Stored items
This design comes from an exercise in tuning for small area, a short achievable clock period and few clock cycles on the open sky130 flow, not from production work. Where RTL was checked, it was by simulation tests only, not by an equivalence proof against the original. Power figures rest on the tool's default switching activity, not on a simulated workload.

==> inputs of trial 66 <==
// icache_nway
module icache_nway #(
    parameter int WAYS = 4,
    parameter int SETS = 8
) (
    input  logic         clk,
    input  logic         rst,
    input  logic         mem_read,
    input  logic [15:0]  mem_address,
    output logic [15:0]  mem_rdata,
    output logic         mem_resp,
    output logic         l2_read,
    output logic [15:0]  l2_address,
    input  logic [127:0] l2_rdata,
    input  logic         l2_resp
    ,
    input  logic         flush
);
    localparam int IW = $clog2(SETS);
    localparam int TW = 12 - IW;
    localparam int WW = $clog2(WAYS);
    localparam int PW = (WAYS == 4) ? 3 : 1;
    logic [SETS-1:0] valid    [WAYS];
    logic [TW-1:0]   tag_arr  [WAYS][SETS];
    logic [127:0]    data_arr [WAYS][SETS];
    logic [PW-1:0]   plru     [SETS];
    logic            fill_st;      
    logic [11:0]     p_line;
    logic [2:0]      p_word;
    logic            p_hit;
    logic [WAYS*SETS-1:0] fill_oh;  
    logic [WW-1:0]   p_way;
    logic [15:0]     p_data;
    logic [WAYS-1:0] p_way_oh;     
    logic [SETS-1:0] a_set_oh;     
    logic [7:0]      a_word_oh;    
    logic [7:0]      f_word_oh;    
    logic            arm_hit;      
    logic            reload;       
    logic [SETS-1:0] p_set_oh;     
    logic [7:0]      p_word_oh;    
    logic            arm_miss;     
    logic [11:0]   in_line;
    logic [2:0]    in_word;
    logic [IW-1:0] p_set, in_set;
    logic          unused_bit;
    assign in_line    = mem_address[15:4];
    assign in_word    = mem_address[3:1];
    assign in_set     = in_line[IW-1:0];
    assign p_set      = p_line[IW-1:0];
    assign unused_bit = mem_address[0];
    logic [WAYS-1:0] in_hit_oh;
    logic            in_hit;
    logic [WW-1:0]   in_way;
    always_comb begin
        in_way = '0;
        for (int w = 0; w < WAYS; w++) begin
            in_hit_oh[w] = valid[w][in_set] && tag_arr[w][in_set] == in_line[11:IW];
            if (in_hit_oh[w]) in_way = in_way | WW'(w);
        end
        in_hit = |in_hit_oh;
    end
    logic [11:0]     n_line;
    logic [11:0]     nn_line;
    logic [WAYS-1:0] nn_hit_oh;
    logic [WAYS-1:0] n_hit_oh;     
  ...
Settings: LEC_CHECK=0, CAP_MARGIN=20, CORE_MARGIN=2, CORE_UTILIZATION=60, SETUP_SLACK_MARGIN=4.3, SLEW_MARGIN=20; clock period 9.5 ns.
run.sh (not shown) runs the stock make flow with config.mk's settings and CLKGATE_MAP_FILE= SYNTH_SCRIPT=/design/flow/synth_recipe.tcl, a recipe that flattens the netlist after the stock synthesis.
==> trial 22 (differences from trial 66) <==
--- a/flow/design.v
+++ b/flow/design.v
@@ -31,53 +31,74 @@
     logic [WW-1:0]   p_way;
     logic [15:0]     p_data;
     logic [WAYS-1:0] p_way_oh;     
     logic [SETS-1:0] a_set_oh;     
     logic [7:0]      a_word_oh;    
     logic [7:0]      f_word_oh;    
     logic            arm_hit;      
     logic            reload;       
-    logic [SETS-1:0] p_set_oh;     
-    logic [7:0]      p_word_oh;    
     logic            arm_miss;     
+    logic            arm_l2;       
     logic [11:0]   in_line;
     logic [2:0]    in_word;
     logic [IW-1:0] p_set, in_set;
     logic          unused_bit;
     assign in_line    = mem_address[15:4];
     assign in_word    = mem_address[3:1];
     assign in_set     = in_line[IW-1:0];
     assign p_set      = p_line[IW-1:0];
     assign unused_bit = mem_address[0];
+    logic [SETS-1:0] in_set_oh;
     logic [WAYS-1:0] in_hit_oh;
     logic            in_hit;
     logic [WW-1:0]   in_way;
-    always_comb begin
+    logic [TW-1:0]   in_tag_w [WAYS];
+    logic [WAYS-1:0] in_val_w;
+    always_comb begin
+        for (int s = 0; s < SETS; s++) in_set_oh[s] = (in_set == IW'(s));
         in_way = '0;
         for (int w = 0; w < WAYS; w++) begin
-            in_hit_oh[w] = valid[w][in_set] && tag_arr[w][in_set] == in_line[11:IW];
+            in_tag_w[w] = '0;
+            in_val_w[w] = 1'b0;
+            for (int s = 0; s < SETS; s++) begin
+                in_tag_w[w] = in_tag_w[w] | ({TW{in_set_oh[s]}} & tag_arr[w][s]);
+                in_val_w[w] = in_val_w[w] | (in_set_oh[s] & valid[w][s]);
+            end
+            in_hit_oh[w] = in_val_w[w] && (in_tag_w[w] == in_line[11:IW]);
             if (in_hit_oh[w]) in_way = in_way | WW'(w);
         end
         in_hit = |in_hit_oh;
     end
     logic [11:0]     n_line;
     logic [11:0]     nn_line;
-    logic [WAYS-1:0] nn_hit_oh;
-    logic [WAYS-1:0] n_hit_oh;     
+    logic [SETS-1:0] n_set_oh;
+    logic [TW-1:0]   n_tag;
+    logic [WAYS-1:0] n_hit_oh;
+    logic [TW-1:0]   tag_arr_n [WAYS];
     logic            n_hit;
     logic [WW-1:0]   n_way;
     assign n_line = p_line + 12'd1;
     always_comb begin
-        for (int w = 0; w < WAYS; w++)
-            nn_hit_oh[w] = valid[w][nn_line[IW-1:0]] && tag_arr[w][nn_line[IW-1:0]] == nn_line[11:IW];
         n_way = '0;
-        for (int w = 0; w < WAYS; w++)
+        for (int w = 0; w < WAYS; w++) begin
+            n_hit_oh[w] = 1'b0;
+            for (int s = 0; s < SETS; s++)
+                n_hit_oh[w] = n_hit_oh[w] | (n_set_oh[s] && valid[w][s]);
+            n_hit_oh[w] = n_hit_oh[w] && (n_tag == tag_arr_n[w]);
             if (n_hit_oh[w]) n_way = n_way | WW'(w);
+        end
         n_hit = |n_hit_oh;
+    end
+    always_comb begin
+        for (int w = 0; w < WAYS; w++) begin
+            tag_arr_n[w] = '0;
+            for (int s = 0; s < SETS; s++)
+                tag_arr_n[w] = tag_arr_n[w] | ({TW{n_set_oh[s]}} & tag_arr[w][s]);
+        end
     end
     logic [WW-1:0] victim, plru_way;
     logic [PW-1:0] plru_upd;
     logic [WW-1:0] acc_way;
     logic [2:0]    pc;
     generate
         if (WAYS == 4) begin : g_tree
             assign pc       = plru[p_set];
@@ -106,18 +127,18 @@
     assign line_eq    = (in_line == p_line);
     assign word_eq    = (in_word == p_word);
     assign fast_hit   = mem_read && arm_hit && line_eq && word_eq;
     assign start_fill = mem_read && arm_miss && line_eq;
     assign repoint    = mem_read && !fill_st && !reload && !(line_eq && (word_eq || arm_miss));
     assign fill_done  = fill_st && l2_resp;
     assign advance    = fast_hit || fill_done;
     assign acc_way    = fill_st ? victim : p_way;
-    assign mem_resp   = fast_hit || (mem_read && fill_done);
-    assign l2_read    = fill_st || start_fill;
+    assign mem_resp   = mem_read && line_eq && word_eq && (arm_hit || fill_done);
+    assign l2_read    = mem_read && line_eq && arm_l2;
     assign l2_address = {p_line, 4'b0000};
     always_comb begin
         mem_rdata = fill_st ? 16'h0000 : p_data;
         for (int k = 0; k < 8; k++)
             mem_rdata = mem_rdata | ({16{f_word_oh[k]}} & l2_rdata[k*16 +: 16]);
     end
     logic [11:0]   p_line_nx;
     logic [2:0]    p_word_nx;
@@ -137,17 +158,17 @@
             p_word_nx = in_word;
         end
         if (fill_done) fill_nx = 1'b0;
         if (repoint) begin
             p_line_nx = in_line;
             p_word_nx = in_word;
             p_hit_nx  = in_hit;
             p_way_nx  = in_way;
-            reload_nx = in_hit;
+            reload_nx = in_hit && nx_last;
         end else if (advance) begin
             p_word_nx = p_word + 3'd1;
             if (nx_last) begin
                 p_line_nx = n_line;
                 p_hit_nx  = n_hit;
                 p_way_nx  = n_way;
             end else if (fill_done) begin
                 p_hit_nx  = 1'b1;
@@ -157,39 +178,47 @@
         if (flush_now) begin
             p_hit_nx  = 1'b0;
             reload_nx = 1'b0;
         end
         {a_line_nx, a_word_nx} = {p_line_nx, p_word_nx} + 15'd1;
         nn_line = p_line_nx + 12'd1;
     end
     logic [SETS-1:0] r_set_oh;
-    logic [7:0]      r_word_oh;
+    logic [7:0]      in_word_oh, r_word_oh;
     logic [WAYS-1:0] r_way_oh;
+    logic [15:0]     set_word [WAYS][8];
     logic [15:0]     way_word [WAYS];
     logic [15:0]     r_data, f_data, p_data_nx;
-    assign r_set_oh  = reload ? p_set_oh  : a_set_oh;
-    assign r_word_oh = reload ? p_word_oh : a_word_oh;
-    assign r_way_oh  = (nx_last && !reload) ? n_hit_oh : p_way_oh;
+    logic            to_next;
+    always_comb begin
+        for (int k = 0; k < 8; k++) in_word_oh[k] = (in_word == 3'(k));
+    end
+    assign to_next     = nx_last && !reload;
+    assign r_set_oh  = to_next ? a_set_oh : in_set_oh;
+    assign r_word_oh = (repoint || reload) ? in_word_oh : a_word_oh;
+    assign r_way_oh  = repoint ? in_hit_oh : (to_next ? n_hit_oh : p_way_oh);
     always_comb begin
         r_data = '0;
         f_data = '0;
         for (int w = 0; w < WAYS; w++) begin
             way_word[w] = '0;
-            for (int s = 0; s < SETS; s++)
-                for (int k = 0; k < 8; k++)
-                    way_word[w] = way_word[w]
-                                | ({16{r_set_oh[s] & r_word_oh[k]}} & data_arr[w][s][k*16 +: 16]);
+            for (int k = 0; k < 8; k++) begin
+                set_word[w][k] = '0;
+                for (int s = 0; s < SETS; s++)
+                    set_word[w][k] = set_word[w][k] | ({16{r_set_oh[s]}} & data_arr[w][s][k*16 +: 16]);
+                way_word[w] = way_word[w] | ({16{r_word_oh[k]}} & set_word[w][k]);
+            end
             r_data = r_data | ({16{r_way_oh[w]}} & way_word[w]);
         end
         for (int k = 0; k < 8; k++) f_data = f_data | ({16{a_word_oh[k]}} & l2_rdata[k*16 +: 16]);
     end
     assign p_data_nx = (fill_done && !nx_last) ? f_data : r_data;
     always_ff @(posedge clk) begin
-        if (reload || advance) p_data <= p_data_nx;
+        if (repoint || reload || advance) p_data <= p_data_nx;
     end
     logic flush_pend;
     assign flush_now = !fill_st && (flush || flush_pend);
     always_ff @(posedge clk or posedge rst) begin
         if (rst) begin
             flush_pend <= 1'b0;
         end else if (fill_st && flush) begin
             flush_pend <= 1'b1;
@@ -205,48 +234,48 @@
             p_hit     <= 1'b0;
             p_way     <= '0;
             p_way_oh  <= WAYS'(1);
             a_set_oh  <= SETS'(1);
             a_word_oh <= 8'b0000_0010;
             f_word_oh <= '0;
             arm_hit   <= 1'b0;
             arm_miss  <= 1'b1;
+            arm_l2    <= 1'b1;
             reload    <= 1'b0;
-            n_hit_oh  <= '0;
+            n_set_oh  <= SETS'(2);
+            n_tag     <= '0;
             fill_oh   <= '0;
-            p_set_oh  <= SETS'(1);
-            p_word_oh <= 8'b0000_0001;
             for (int w = 0; w < WAYS; w++) valid[w] <= '0;
             for (int s = 0; s < SETS; s++) plru[s] <= '0;
         end else begin
             fill_st <= fill_nx;
             p_line  <= p_line_nx;
             p_word  <= p_word_nx;
             p_hit   <= p_hit_nx;
             p_way   <= p_way_nx;
             for (int w = 0; w < WAYS; w++) p_way_oh[w] <= (p_way_nx == WW'(w));
             for (int s = 0; s < SETS; s++) a_set_oh[s] <= (a_line_nx[IW-1:0] == IW'(s));
             for (int k = 0; k < 8; k++) begin
                 a_word_oh[k] <= (a_word_nx == 3'(k));
                 f_word_oh[k] <= fill_nx && (p_word_nx == 3'(k));
             end
             arm_hit  <= !fill_nx && p_hit_nx && !reload_nx;
             reload   <= reload_nx;
-            n_hit_oh <= flush_now ? '0 : nn_hit_oh;
+            for (int s = 0; s < SETS; s++) n_set_oh[s] <= (nn_line[IW-1:0] == IW'(s));
+            n_tag    <= nn_line[11:IW];
             if (start_fill) begin
                 for (int w = 0; w < WAYS; w++)
                     for (int s = 0; s < SETS; s++)
                         fill_oh[w*SETS+s] <= (victim == WW'(w)) && (p_set == IW'(s));
             end else if (fill_done) begin
                 fill_oh <= '0;
             end
-            for (int s = 0; s < SETS; s++) p_set_oh[s] <= (p_line_nx[IW-1:0] == IW'(s));
-            for (int k = 0; k < 8; k++) p_word_oh[k] <= (p_word_nx == 3'(k));
             arm_miss <= !fill_nx && !p_hit_nx;
+            arm_l2   <= fill_nx || !p_hit_nx;
             if (fill_done) valid[victim][p_set] <= 1'b1;
             if (advance) plru[p_set] <= plru_upd;
             if (flush_now) begin
                 for (int w = 0; w < WAYS; w++) valid[w] <= '0;
                 for (int s = 0; s < SETS; s++) plru[s] <= '0;
             end
         end
     end
==> flow/flow/run.sh (new file) <==
#!/bin/bash
# The standard layout (the standard.sh, standard synthesis unchanged), with the ports
# buffered by buf_4 cells instead of the delay cells buffer_ports picks by default, and the
# timing repair after global routing run with 25% slower wire estimates (flow/grt_rc.tcl).
set -euo pipefail
bash standard.sh BUFFER_PORTS_ARGS="-buffer_cell sky130_fd_sc_hd__buf_4" \
    PRE_GLOBAL_ROUTE_TCL="$PWD/flow/grt_rc.tcl" finish > flow_make.log 2>&1
==> flow/flow/grt_rc.tcl (new file) <==
# Sourced before global routing: the repair after global routing sees wires 25% slower
# than the platform's estimate, since detailed routing makes the long select and data nets
# slower than global routing estimates them. Later steps use the platform's values again.
set_layer_rc -layer li1 -capacitance [expr {1.25 * 1.499e-04}] -resistance [expr {1.25 * 7.176e-02}]
set_layer_rc -layer met1 -capacitance [expr {1.25 * 1.72375E-04}] -resistance [expr {1.25 * 8.929e-04}]
set_layer_rc -layer met2 -capacitance [expr {1.25 * 1.36233E-04}] -resistance [expr {1.25 * 8.929e-04}]
set_layer_rc -layer met3 -capacitance [expr {1.25 * 2.14962E-04}] -resistance [expr {1.25 * 1.567e-04}]
set_layer_rc -layer met4 -capacitance [expr {1.25 * 1.48128E-04}] -resistance [expr {1.25 * 1.567e-04}]
set_layer_rc -layer met5 -capacitance [expr {1.25 * 1.54087E-04}] -resistance [expr {1.25 * 1.781e-05}]
set_wire_rc -signal -layer met1
set_wire_rc -clock -layer met3
==> flow/standard.sh (new file) <==
#!/bin/bash
# synth_recipe.tcl (not shown) runs the flow's synth.tcl, then flattens the netlist and writes it again
# the make line also repeats each setting of config.mk as NAME=value (left out here)
make -C /OpenROAD-flow-scripts/flow DESIGN_CONFIG=/design/flow/config.mk WORK_HOME=/design/flow/orfs CLKGATE_MAP_FILE= SYNTH_SCRIPT=/design/flow/synth_recipe.tcl "${@:-finish}"
- CORE_UTILIZATION: 60 -> 50
- CTS_BUF_LIST: unset -> sky130_fd_sc_hd__clkbuf_16
- CTS_CLUSTER_DIAMETER: unset -> 80
- CTS_CLUSTER_SIZE: unset -> 24
- SETUP_SLACK_MARGIN: 4.3 -> 4.8
- TNS_END_PERCENT: unset -> 5
removed: flow/run.sh
==> comparison table <==
Result of the run: trial 22 no timing/DRC/antenna violations; trial 66 failed layout checks
Reasons for failing layout checks: trial 22 -; trial 66 antenna rules
Vias per inst: trial 22 7.20; trial 66 8.14
Fmax: trial 22 198 MHz; trial 66 190 MHz
Levels on crit path: trial 22 4; trial 66 5
Core Region: trial 22 339,000 µm²; trial 66 280,000 µm²
Data-path buffer share of cell area in the final layout: trial 22 3.21%; trial 66 5.15%
Multi-input gate area: trial 22 31,900 µm²; trial 66 32,300 µm²
Total CTS buffers: trial 22 217; trial 66 447
Yosys Warn Count: trial 22 9; trial 66 6
Sequential group power: trial 22 22.1 mW; trial 66 22.2 mW
Internal power: trial 22 27.2 mW; trial 66 33.7 mW
Combinational power share: trial 22 8.4%; trial 66 10.5%
Postcts setup bufs: trial 22 39; trial 66 50
Final design utilization: trial 22 54.8%; trial 66 70.8%
Total combinational power: trial 22 2.96 mW; trial 66 4.69 mW
Net count of the finished layout: trial 22 9,704; trial 66 9,972
Non-clk bufs: trial 22 539; trial 66 824
Initial standard-cell utilization of the core: trial 22 50.1%; trial 66 60.4%
Testbench counts of trial 22, summed over its fixed seeds: cycles 28,672.
Function not checked in trial 66: the RTL went through the layout flow alone.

## Problem to solve
In the data above, find the line with "flow/flow/grt_rc.tcl (new file)" and the line with "set_layer_rc -layer met2". Retype both, plus every line between them, exactly.

## Output for this exercise
==> flow/flow/grt_rc.tcl (new file) <==
# Sourced before global routing: the repair after global routing sees wires 25% slower
# than the platform's estimate, since detailed routing makes the long select and data nets
# slower than global routing estimates them. Later steps use the platform's values again.
set_layer_rc -layer li1 -capacitance [expr {1.25 * 1.499e-04}] -resistance [expr {1.25 * 7.176e-02}]
set_layer_rc -layer met1 -capacitance [expr {1.25 * 1.72375E-04}] -resistance [expr {1.25 * 8.929e-04}]
set_layer_rc -layer met2 -capacitance [expr {1.25 * 1.36233E-04}] -resistance [expr {1.25 * 8.929e-04}]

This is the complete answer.